Tàkis Sinòpoulos était médecin, ce qui l'a amené à vivre en première ligne la guerre de 40-45, puis la guerre civile atroce qui a suivi. Jamais il ne s'en est remis. Si sa poésie, d'abord influencée par Pound, Eliot et Sefèris, se renouvelle formellement de recueil en recueil, elle va rester marquée d'un bout à l'autre par la hantise de la souffrance et de la mort.
On trouvera ici les recueils de la maturité, et en particulier le sommet de l'ensemble : Repas funèbre (1972) et Pierres (1972), écrits parallèlement dans les années soixante.
Le titre de Repas funèbre pourrait servir à toute l'oeuvre de Sinòpoulos, qui n'est qu'un long dialogue avec les morts. Ce recueil, plus encore que les autres, est une descente aux enfers. Une redescente plutôt : le poète y rencontre sa jeunesse brisée, qui le hante près de vingt ans plus tard ; ce sont des images de bonheur, de désir amoureux, emportées par les visions d'horreur de la guerre ; au deuil s'ajoute la culpabilité d'avoir survécu. Débris de souvenirs, lambeaux de visions ou de rêves, listes de noms du martyrologe, salves d'images, tout cela mêlé, emporté dans une danse macabre sans fin.

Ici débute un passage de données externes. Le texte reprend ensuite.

File: constraint.sdc
create_clock -name core_clock -period 4.71 [get_ports {clk}]
set_input_delay 0.9420 -clock core_clock [delete_from_list [all_inputs] [get_ports {clk}]]
set_output_delay 0.9420 -clock core_clock [all_outputs]
set_load 0.01 [all_outputs]
File: design.v
`timescale 1ns / 1ps
module BlockA(
	input a,
	input b,
	input c_in,
	output s,
	output g,
	output p
	);
assign s = a ^ b ^ c_in;
assign g = a & b;
assign p = a | b;
endmodule
module BlockB(
	input c_in,
	input G_ij,
	input G_jk,
	input P_ij,
	input P_jk,
	output c_pass,
	output c_out,
	output G_out,
	output P_out
	);
assign G_out = G_jk | (P_jk & G_ij);
assign P_out = P_jk & P_ij;
assign c_pass = c_in;
assign c_out = G_ij | (P_ij & c_in);
endmodule
`timescale 1ns / 1ps
module EightBitAdder(
    input [7:0] a,
    input [7:0] b,
	 input carry_in,
    output [7:0] s,
    output carry_out
    );
		wire c [0:14];
		wire g [0:14];
		wire p [0:14];
		assign c[14] = carry_in;
		assign carry_out = g[14]|(p[14]&carry_in);
		generate
		genvar i;
			for(i = 0; i<8; i = i+1)
			begin: Block_Generator
				BlockA A(
					.a(a[i]),
					.b(b[i]),
					.s(s[i]),
					.g(g[i]),
					.p(p[i]),
					.c_in(c[i])
					);
				if	(i < 7)
					BlockB B(
						.c_in(c[i+8]),
						.c_pass(c[2*i]),
						.c_out(c[2*i+1]),
						.G_ij(g[2*i]),
						.G_jk(g[2*i+1]),
						.G_out(g[i+8]),
						.P_ij(p[2*i]),
						.P_jk(p[2*i+1]),
						.P_out(p[i+8])
						);
			end
		endgenerate
endmodule
`timescale 1ns / 1ps
module AddSubCLA129Bits(
		input [128:0] a,
		input [128:0] b,
		input add_sub,
		output [128:0] s,
		output carry_out
		);
		wire c [0:254];
		wire g [0:254];
		wire p [0:254];
		wire b_add_sub [128:0];
		wire [1:0] g_con, p_con;
		wire c_con;
		assign carry_out = (g_con[1]|(p_con[1]&add_sub))^add_sub;
		generate
		genvar i;
			for(i = 0; i<129; i = i+1)
			begin: Block_Generator
				if (i < 128)
					BlockA A(
						.a(a[i]),
						.b(b_add_sub[i]),
						.s(s[i]),
						.g(g[i]),
						.p(p[i]),
						.c_in(c[i])
						);
				if	(i < 127)
					BlockB B(
						.c_in(c[i+128]),
						.c_pass(c[2*i]),
						.c_out(c[2*i+1]),
						.G_ij(g[2*i]),
						.G_jk(g[2*i+1]),
						.G_out(g[i+128]),
						.P_ij(p[2*i]),
						.P_jk(p[2*i+1]),
						.P_out(p[i+128])
						);
				assign b_add_sub[i] = b[i]^add_sub;
			end
		endgenerate
		BlockA LastBit_A(
			.a(a[128]),
			.b(b_add_sub[128]),
			.s(s[128]),
			.g(g_con[0]),
			.p(p_con[0]),
			.c_in(c_con)
			);
		BlockB B_08(
			.c_in(add_sub),
			.c_pass(c[254]),
			.c_out(c_con),
			.G_ij(g[254]),
			.G_jk(g_con[0]),
			.G_out(g_con[1]),
			.P_ij(p[254]),
			.P_jk(p_con[0]),
			.P_out(p_con[1])
			);
endmodule
`timescale 1ns / 1ps
module SequentialNonrestoringDivider128Bit(
    input [127:0] dividend_q,
    input [127:0] divisor_m,
    input clk,
	 input reset_n,
    output [127:0] quotient,
	 output [127:0] remainder,
	 output done
    );
	parameter [2:0] 	START = 3'b000,
							SHIFT = 3'b001,
							ACCUM = 3'b010,
							FIX_REMAINDER = 3'b011,
							DONE = 3'b100;
	reg [2:0] state;
	reg [7:0] count;
	reg [127:0] q_shift;
	reg [129:0] a_shift;
	reg add_sub_control;
	wire [129:0] add_sub_out;
	wire [7:0] count_plusone;
	EightBitAdder count_inc (
		.a(count),
		.b(8'b0),
		.carry_in(1'b1),
		.s(count_plusone),
		.carry_out()
		);
	wire add_sub_carry;
	AddSubCLA129Bits add_sub (
		.a(a_shift[128:0]), 
		.b({1'b0, divisor_m}), 
		.add_sub(add_sub_control), 
		.s(add_sub_out[128:0]), 
		.carry_out(add_sub_carry)
		);
	assign add_sub_out[129] = a_shift[129] ^ add_sub_carry;
	always @(posedge clk or negedge reset_n)
	begin
		if (!reset_n) 
			state <= START;
		else
		begin
			case (state)
				START: 			begin
									q_shift <= dividend_q;
									a_shift <= 130'h0;
									add_sub_control <= 1;
									count <= 8'h00;
									state <= SHIFT;
									end
				SHIFT: 			begin
									count <= count + 1;
									{a_shift, q_shift} <= {a_shift[128:0], q_shift, 1'b0};
									state <= ACCUM;
									end
				ACCUM:			begin
									a_shift <= add_sub_out[129:0];
									if (add_sub_out[129])
										begin
										add_sub_control <= 0;
										q_shift[0] <= 0;
										end
									else
										begin
										add_sub_control <= 1;
										q_shift[0] <= 1;
										end
									state <= (count == 8'b10000000)? FIX_REMAINDER : SHIFT;
									end
				FIX_REMAINDER:	begin
									if (a_shift[129])
										begin
										add_sub_control <= 0;
										a_shift <= add_sub_out[129:0];
										state <= FIX_REMAINDER;
										end
									else
										begin
										state <= DONE;
										end
									end
				DONE:				begin
									state <= DONE;
									end
			endcase
		end
	end
	assign done = state[2];
	assign quotient = q_shift;
	assign remainder = a_shift[127:0];
endmodule
File: run.sh
#!/bin/bash
# the make line also repeats each setting of config.mk as NAME=value (left out here)
make -C /OpenROAD-flow-scripts/flow DESIGN_CONFIG=/design/flow/config.mk WORK_HOME=/design/flow/orfs CLKGATE_MAP_FILE= finish
File: config.mk
export PLATFORM = sky130hd
export DESIGN_NAME = SequentialNonrestoringDivider128Bit
export DESIGN_NICKNAME = SequentialNonrestoringDivider128Bit
export VERILOG_FILES = /design/flow/design.v
export SDC_FILE = /design/flow/constraint.sdc
export NUM_CORES = 4
export LEC_CHECK = 0
export CAP_MARGIN = 30
export CELL_PAD_IN_SITES_GLOBAL_PLACEMENT = 3
export CORE_ASPECT_RATIO = 1.5
export CORE_MARGIN = 4
export CORE_UTILIZATION = 22
export CTS_CLUSTER_SIZE = 73
export GPL_ROUTABILITY_DRIVEN = 0
export GPL_TIMING_DRIVEN = 0
export MIN_ROUTING_LAYER = met1
export PLACE_DENSITY_LB_ADDON = 0.01
export SETUP_SLACK_MARGIN = 0.11
export SLEW_MARGIN = 20
export TNS_END_PERCENT = 30
==> results of run 1 <==
layout make-up:
| type | count | area (um2) | share of cell area (%) |
|---|---|---|---|
| Inverter | 340 | 1280 | 4.06 |
| Tap cell | 1269 | 1590 | 5.05 |
| Sequential cell | 270 | 8090 | 25.7 |
| Clock inverter | 21 | 196 | 0.625 |
| Multi-Input combinational cell | 1437 | 11900 | 37.7 |
| Timing Repair Buffer | 584 | 6030 | 19.2 |
| Antenna cell | 7 | 17.5 | 0.0557 |
| Buffer | 203 | 1400 | 4.46 |
| Clock buffer | 45 | 977 | 3.11 |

Avec Pierres, on quitte le déchaînement épique pour la confidence à ml-voix ; la dérive hallucinée pour la concentration immobile. Mais à bien regarder, on retrouve dans ces pièces de musique de chambre, aux harmonies grises comme la cendre, moins trouées d'éclairs que de silences, le même sentiment tragique, la même beauté déchirée.